(Dataset items)
***
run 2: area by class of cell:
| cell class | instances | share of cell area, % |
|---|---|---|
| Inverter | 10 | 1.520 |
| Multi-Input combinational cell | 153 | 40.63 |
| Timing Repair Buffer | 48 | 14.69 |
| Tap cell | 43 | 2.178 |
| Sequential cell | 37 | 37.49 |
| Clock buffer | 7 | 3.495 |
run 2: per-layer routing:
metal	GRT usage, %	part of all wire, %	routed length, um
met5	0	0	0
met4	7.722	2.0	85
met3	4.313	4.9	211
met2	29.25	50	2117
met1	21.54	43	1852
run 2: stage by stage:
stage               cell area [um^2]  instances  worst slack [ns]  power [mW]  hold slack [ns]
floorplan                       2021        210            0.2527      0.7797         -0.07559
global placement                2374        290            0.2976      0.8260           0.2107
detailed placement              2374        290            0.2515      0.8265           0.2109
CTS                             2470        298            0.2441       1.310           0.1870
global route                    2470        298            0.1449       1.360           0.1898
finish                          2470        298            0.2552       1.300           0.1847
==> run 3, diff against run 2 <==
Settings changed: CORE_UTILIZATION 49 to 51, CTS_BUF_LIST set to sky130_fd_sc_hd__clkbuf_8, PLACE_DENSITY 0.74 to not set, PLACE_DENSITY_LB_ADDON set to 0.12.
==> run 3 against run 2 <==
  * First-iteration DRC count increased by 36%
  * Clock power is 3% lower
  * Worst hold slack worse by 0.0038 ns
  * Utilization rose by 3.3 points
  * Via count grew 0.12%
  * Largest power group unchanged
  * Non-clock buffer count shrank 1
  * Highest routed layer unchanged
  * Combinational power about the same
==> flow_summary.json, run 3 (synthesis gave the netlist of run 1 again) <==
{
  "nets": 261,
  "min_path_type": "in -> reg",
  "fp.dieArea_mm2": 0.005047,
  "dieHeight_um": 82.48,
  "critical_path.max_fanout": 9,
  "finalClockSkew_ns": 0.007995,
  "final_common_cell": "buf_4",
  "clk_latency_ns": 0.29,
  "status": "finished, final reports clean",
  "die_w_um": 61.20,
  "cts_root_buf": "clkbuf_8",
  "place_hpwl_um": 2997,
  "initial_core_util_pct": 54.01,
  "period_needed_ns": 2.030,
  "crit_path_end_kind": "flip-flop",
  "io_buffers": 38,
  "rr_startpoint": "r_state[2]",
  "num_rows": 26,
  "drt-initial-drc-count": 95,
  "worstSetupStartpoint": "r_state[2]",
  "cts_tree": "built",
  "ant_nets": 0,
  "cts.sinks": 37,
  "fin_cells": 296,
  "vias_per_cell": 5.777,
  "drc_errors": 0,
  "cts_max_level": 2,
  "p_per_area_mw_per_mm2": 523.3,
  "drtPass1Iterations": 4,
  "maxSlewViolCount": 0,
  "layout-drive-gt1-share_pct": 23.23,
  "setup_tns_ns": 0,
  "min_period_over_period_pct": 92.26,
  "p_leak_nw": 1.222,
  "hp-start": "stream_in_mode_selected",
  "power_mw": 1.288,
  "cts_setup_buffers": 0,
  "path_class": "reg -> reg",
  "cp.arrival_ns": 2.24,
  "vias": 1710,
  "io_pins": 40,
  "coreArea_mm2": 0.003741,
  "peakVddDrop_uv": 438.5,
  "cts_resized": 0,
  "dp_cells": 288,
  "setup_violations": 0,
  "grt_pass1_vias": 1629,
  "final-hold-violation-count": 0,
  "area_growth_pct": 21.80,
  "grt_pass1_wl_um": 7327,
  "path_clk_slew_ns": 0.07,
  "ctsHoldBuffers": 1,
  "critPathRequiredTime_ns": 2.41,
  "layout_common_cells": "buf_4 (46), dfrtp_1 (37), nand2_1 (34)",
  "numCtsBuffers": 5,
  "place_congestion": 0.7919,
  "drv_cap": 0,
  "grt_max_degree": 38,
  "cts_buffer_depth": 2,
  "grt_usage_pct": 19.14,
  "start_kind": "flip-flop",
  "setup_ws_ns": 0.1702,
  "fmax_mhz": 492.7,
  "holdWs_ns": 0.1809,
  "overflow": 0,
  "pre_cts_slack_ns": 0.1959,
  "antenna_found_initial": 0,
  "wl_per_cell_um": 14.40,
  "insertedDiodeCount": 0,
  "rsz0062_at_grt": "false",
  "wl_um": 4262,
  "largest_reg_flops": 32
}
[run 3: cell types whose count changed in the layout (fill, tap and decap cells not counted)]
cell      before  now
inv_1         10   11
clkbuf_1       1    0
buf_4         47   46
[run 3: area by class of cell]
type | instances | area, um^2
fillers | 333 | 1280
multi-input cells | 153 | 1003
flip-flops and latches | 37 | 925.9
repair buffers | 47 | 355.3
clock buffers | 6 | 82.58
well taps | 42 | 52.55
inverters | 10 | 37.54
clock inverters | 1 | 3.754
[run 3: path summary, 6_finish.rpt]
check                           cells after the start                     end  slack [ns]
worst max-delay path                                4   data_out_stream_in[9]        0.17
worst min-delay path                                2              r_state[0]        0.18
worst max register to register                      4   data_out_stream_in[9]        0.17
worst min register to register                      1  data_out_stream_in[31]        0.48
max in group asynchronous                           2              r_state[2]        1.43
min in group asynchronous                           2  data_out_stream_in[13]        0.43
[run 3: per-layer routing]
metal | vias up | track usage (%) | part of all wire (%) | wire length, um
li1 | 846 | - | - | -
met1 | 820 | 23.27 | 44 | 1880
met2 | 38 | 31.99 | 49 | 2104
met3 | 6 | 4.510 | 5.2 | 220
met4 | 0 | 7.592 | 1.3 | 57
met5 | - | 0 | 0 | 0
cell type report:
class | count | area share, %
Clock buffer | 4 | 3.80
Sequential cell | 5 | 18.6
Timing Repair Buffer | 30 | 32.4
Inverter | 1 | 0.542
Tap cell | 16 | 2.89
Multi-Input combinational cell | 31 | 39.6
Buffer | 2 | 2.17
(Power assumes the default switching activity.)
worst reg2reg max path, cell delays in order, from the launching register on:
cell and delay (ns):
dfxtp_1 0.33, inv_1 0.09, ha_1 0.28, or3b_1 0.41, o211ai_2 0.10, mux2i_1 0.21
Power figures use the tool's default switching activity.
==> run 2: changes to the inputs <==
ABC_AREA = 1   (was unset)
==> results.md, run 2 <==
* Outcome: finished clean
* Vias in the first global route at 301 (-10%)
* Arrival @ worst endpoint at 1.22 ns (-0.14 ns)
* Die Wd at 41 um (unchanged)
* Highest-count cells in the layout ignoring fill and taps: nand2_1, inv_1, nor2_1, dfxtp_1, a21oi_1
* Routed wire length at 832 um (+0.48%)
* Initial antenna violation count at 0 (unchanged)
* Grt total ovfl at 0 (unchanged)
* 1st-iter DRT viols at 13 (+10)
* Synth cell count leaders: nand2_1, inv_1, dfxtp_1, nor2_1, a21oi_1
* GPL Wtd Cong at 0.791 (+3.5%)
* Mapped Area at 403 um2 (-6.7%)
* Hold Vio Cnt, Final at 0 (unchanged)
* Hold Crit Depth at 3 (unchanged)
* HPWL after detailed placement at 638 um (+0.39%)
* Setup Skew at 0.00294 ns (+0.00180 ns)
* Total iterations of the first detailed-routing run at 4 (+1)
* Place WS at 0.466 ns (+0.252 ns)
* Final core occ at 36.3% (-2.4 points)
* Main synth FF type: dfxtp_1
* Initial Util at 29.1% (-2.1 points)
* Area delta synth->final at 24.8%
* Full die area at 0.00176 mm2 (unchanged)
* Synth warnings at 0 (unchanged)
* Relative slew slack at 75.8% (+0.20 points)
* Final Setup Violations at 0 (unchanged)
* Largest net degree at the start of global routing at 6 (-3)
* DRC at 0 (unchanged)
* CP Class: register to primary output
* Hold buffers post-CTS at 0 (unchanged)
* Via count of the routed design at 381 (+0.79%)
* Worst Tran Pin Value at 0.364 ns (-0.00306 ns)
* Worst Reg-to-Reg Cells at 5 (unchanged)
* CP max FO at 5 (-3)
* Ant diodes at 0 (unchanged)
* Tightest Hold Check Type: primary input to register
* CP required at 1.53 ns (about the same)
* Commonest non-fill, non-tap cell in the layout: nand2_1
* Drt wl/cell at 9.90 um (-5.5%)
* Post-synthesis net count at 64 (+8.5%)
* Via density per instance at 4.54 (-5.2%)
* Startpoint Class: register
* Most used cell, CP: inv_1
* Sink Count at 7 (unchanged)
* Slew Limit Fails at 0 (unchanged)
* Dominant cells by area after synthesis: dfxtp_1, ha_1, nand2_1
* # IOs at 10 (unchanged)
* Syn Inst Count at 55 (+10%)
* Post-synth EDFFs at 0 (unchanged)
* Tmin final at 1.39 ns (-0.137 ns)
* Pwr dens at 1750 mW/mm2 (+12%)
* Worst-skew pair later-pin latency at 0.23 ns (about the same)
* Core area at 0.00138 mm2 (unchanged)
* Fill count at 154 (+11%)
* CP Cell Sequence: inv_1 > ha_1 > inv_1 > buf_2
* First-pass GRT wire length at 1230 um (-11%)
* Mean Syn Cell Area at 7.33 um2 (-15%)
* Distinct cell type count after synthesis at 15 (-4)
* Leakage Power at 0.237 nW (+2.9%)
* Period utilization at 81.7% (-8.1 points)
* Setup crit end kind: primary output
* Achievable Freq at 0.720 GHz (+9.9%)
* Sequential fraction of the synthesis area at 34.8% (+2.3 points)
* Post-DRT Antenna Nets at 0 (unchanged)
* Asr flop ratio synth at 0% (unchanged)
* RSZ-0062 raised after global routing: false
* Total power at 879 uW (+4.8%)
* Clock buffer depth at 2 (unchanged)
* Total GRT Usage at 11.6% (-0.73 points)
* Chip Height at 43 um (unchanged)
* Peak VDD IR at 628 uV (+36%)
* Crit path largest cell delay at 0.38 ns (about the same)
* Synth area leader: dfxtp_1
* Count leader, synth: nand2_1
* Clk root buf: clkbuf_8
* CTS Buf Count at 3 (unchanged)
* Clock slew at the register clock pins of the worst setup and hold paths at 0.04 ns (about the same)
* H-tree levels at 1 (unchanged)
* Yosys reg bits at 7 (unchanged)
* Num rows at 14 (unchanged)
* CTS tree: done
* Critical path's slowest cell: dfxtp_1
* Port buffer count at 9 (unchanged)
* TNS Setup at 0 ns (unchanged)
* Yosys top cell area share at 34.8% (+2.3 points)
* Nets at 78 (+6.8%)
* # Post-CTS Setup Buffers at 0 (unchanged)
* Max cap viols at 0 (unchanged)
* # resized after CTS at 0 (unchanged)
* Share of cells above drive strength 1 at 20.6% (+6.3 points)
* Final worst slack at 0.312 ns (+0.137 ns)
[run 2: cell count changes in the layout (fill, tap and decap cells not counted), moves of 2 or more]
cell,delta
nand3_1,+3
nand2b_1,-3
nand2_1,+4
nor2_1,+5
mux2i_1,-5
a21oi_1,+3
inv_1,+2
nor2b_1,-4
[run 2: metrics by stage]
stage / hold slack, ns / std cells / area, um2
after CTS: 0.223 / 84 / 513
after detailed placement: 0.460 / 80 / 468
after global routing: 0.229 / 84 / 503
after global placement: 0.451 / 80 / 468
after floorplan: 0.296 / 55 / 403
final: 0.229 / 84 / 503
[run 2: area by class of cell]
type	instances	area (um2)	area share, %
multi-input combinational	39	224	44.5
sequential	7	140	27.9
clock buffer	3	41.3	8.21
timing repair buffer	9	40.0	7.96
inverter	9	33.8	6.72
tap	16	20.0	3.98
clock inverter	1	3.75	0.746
**src/rtl/sram_port_arbiter.sv**
```systemverilog
// sram_port_arbiter: one addr_ok/data_ok memory port shared by
// fetch and load/store, responses routed back in grant order.
module sram_port_arbiter #(
  parameter int DEPTH = 2
) (
  input  logic        clk,
  input  logic        resetn,
  input  logic        inst_sram_req,
  input  logic [31:0] inst_sram_addr,
  output logic        inst_sram_addr_ok,
  output logic        inst_sram_data_ok,
  output logic [31:0] inst_sram_rdata,
  input  logic        data_sram_req,
  input  logic        data_sram_wr,
  input  logic [1:0]  data_sram_size,
  input  logic [3:0]  data_sram_wstrb,
  input  logic [31:0] data_sram_addr,
  input  logic [31:0] data_sram_wdata,
  output logic        data_sram_addr_ok,
  output logic        data_sram_data_ok,
  output logic [31:0] data_sram_rdata,
  output logic        mem_req,
  output logic        mem_wr,
  output logic [1:0]  mem_size,
  output logic [3:0]  mem_wstrb,
  output logic [31:0] mem_addr,
  output logic [31:0] mem_wdata,
  input  logic        mem_addr_ok,
  input  logic        mem_data_ok,
  input  logic [31:0] mem_rdata
);

  localparam int PW = (DEPTH > 1) ? $clog2(DEPTH) : 1;
  localparam int CW = $clog2(DEPTH) + 1;
  localparam logic [CW-1:0] FULL = CW'(DEPTH);
  localparam logic [PW-1:0] LAST = PW'(DEPTH - 1);

  typedef enum logic [1:0] {
    IDLE,
    G_DATA,
    G_INST
  } state_t;

  state_t           state;
  logic [DEPTH-1:0] owner;
  logic [PW-1:0]    wptr;
  logic [PW-1:0]    rptr;
  logic [CW-1:0]    count;

  logic gnt_data;
  logic gnt_inst;
  logic room;
  logic accept;
  logic push;
  logic pop;
  logic head;

  function automatic logic [PW-1:0] nxt(
    input logic [PW-1:0] p
  );
    return (p == LAST) ? '0 : p + 1'b1;
  endfunction

  assign gnt_data = (state == G_DATA);
  assign gnt_inst = (state == G_INST);
  assign room     = (count < FULL);
  assign accept   = mem_req && mem_addr_ok;
  assign pop      = mem_data_ok && (count != '0);
  // a full FIFO can only take a push that frees a slot the same cycle
  assign push     = accept && (room || pop);
  assign head     = owner[rptr];

  // grant FSM: data has fixed priority, one grant per transaction
  always_ff @(posedge clk or negedge resetn) begin
    if (!resetn) begin
      state <= IDLE;
    end else begin
      unique case (state)
        IDLE: begin
          if (data_sram_req && room)
            state <= G_DATA;
          else if (inst_sram_req && room)
            state <= G_INST;
        end
        G_DATA: begin
          if (accept || !data_sram_req)
            state <= IDLE;
        end
        G_INST: begin
          if (accept || !inst_sram_req)
            state <= IDLE;
        end
        default: state <= IDLE;
      endcase
    end
  end

  // steer the granted requester onto the memory port
  always_comb begin
    mem_req   = 1'b0;
    mem_wr    = 1'b0;
    mem_size  = 2'b00;
    mem_wstrb = 4'b0000;
    mem_addr  = 32'h0;
    mem_wdata = 32'h0;
    unique case (1'b1)
      gnt_data: begin
        mem_req   = data_sram_req;
        mem_wr    = data_sram_wr;
        mem_size  = data_sram_size;
        mem_wstrb = data_sram_wstrb;
        mem_addr  = data_sram_addr;
        mem_wdata = data_sram_wdata;
      end
      gnt_inst: begin
        mem_req   = inst_sram_req;
        mem_size  = 2'b10;
        mem_addr  = inst_sram_addr;
      end
      default: ;
    endcase
  end

  assign data_sram_addr_ok = gnt_data && accept;
  assign inst_sram_addr_ok = gnt_inst && accept;

  assign data_sram_data_ok = pop && head;
  assign inst_sram_data_ok = pop && !head;
  assign data_sram_rdata   = mem_rdata;
  assign inst_sram_rdata   = mem_rdata;

  // owner FIFO: records who each in-flight transaction belongs to
  always_ff @(posedge clk or negedge resetn) begin
    if (!resetn) begin
      owner <= '0;
      wptr  <= '0;
      rptr  <= '0;
      count <= '0;
    end else begin
      if (push) begin
        owner[wptr] <= gnt_data;
        wptr        <= nxt(wptr);
      end
      if (pop)
        rptr <= nxt(rptr);
      if (push && !pop)
        count <= count + 1'b1;
      else if (pop && !push)
        count <= count - 1'b1;
    end
  end

endmodule

```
***
Directions for this task: Where a line of the data holds the word "delta", copy that line.

Answer to this task:
* Area delta synth->final at 24.8%
cell,delta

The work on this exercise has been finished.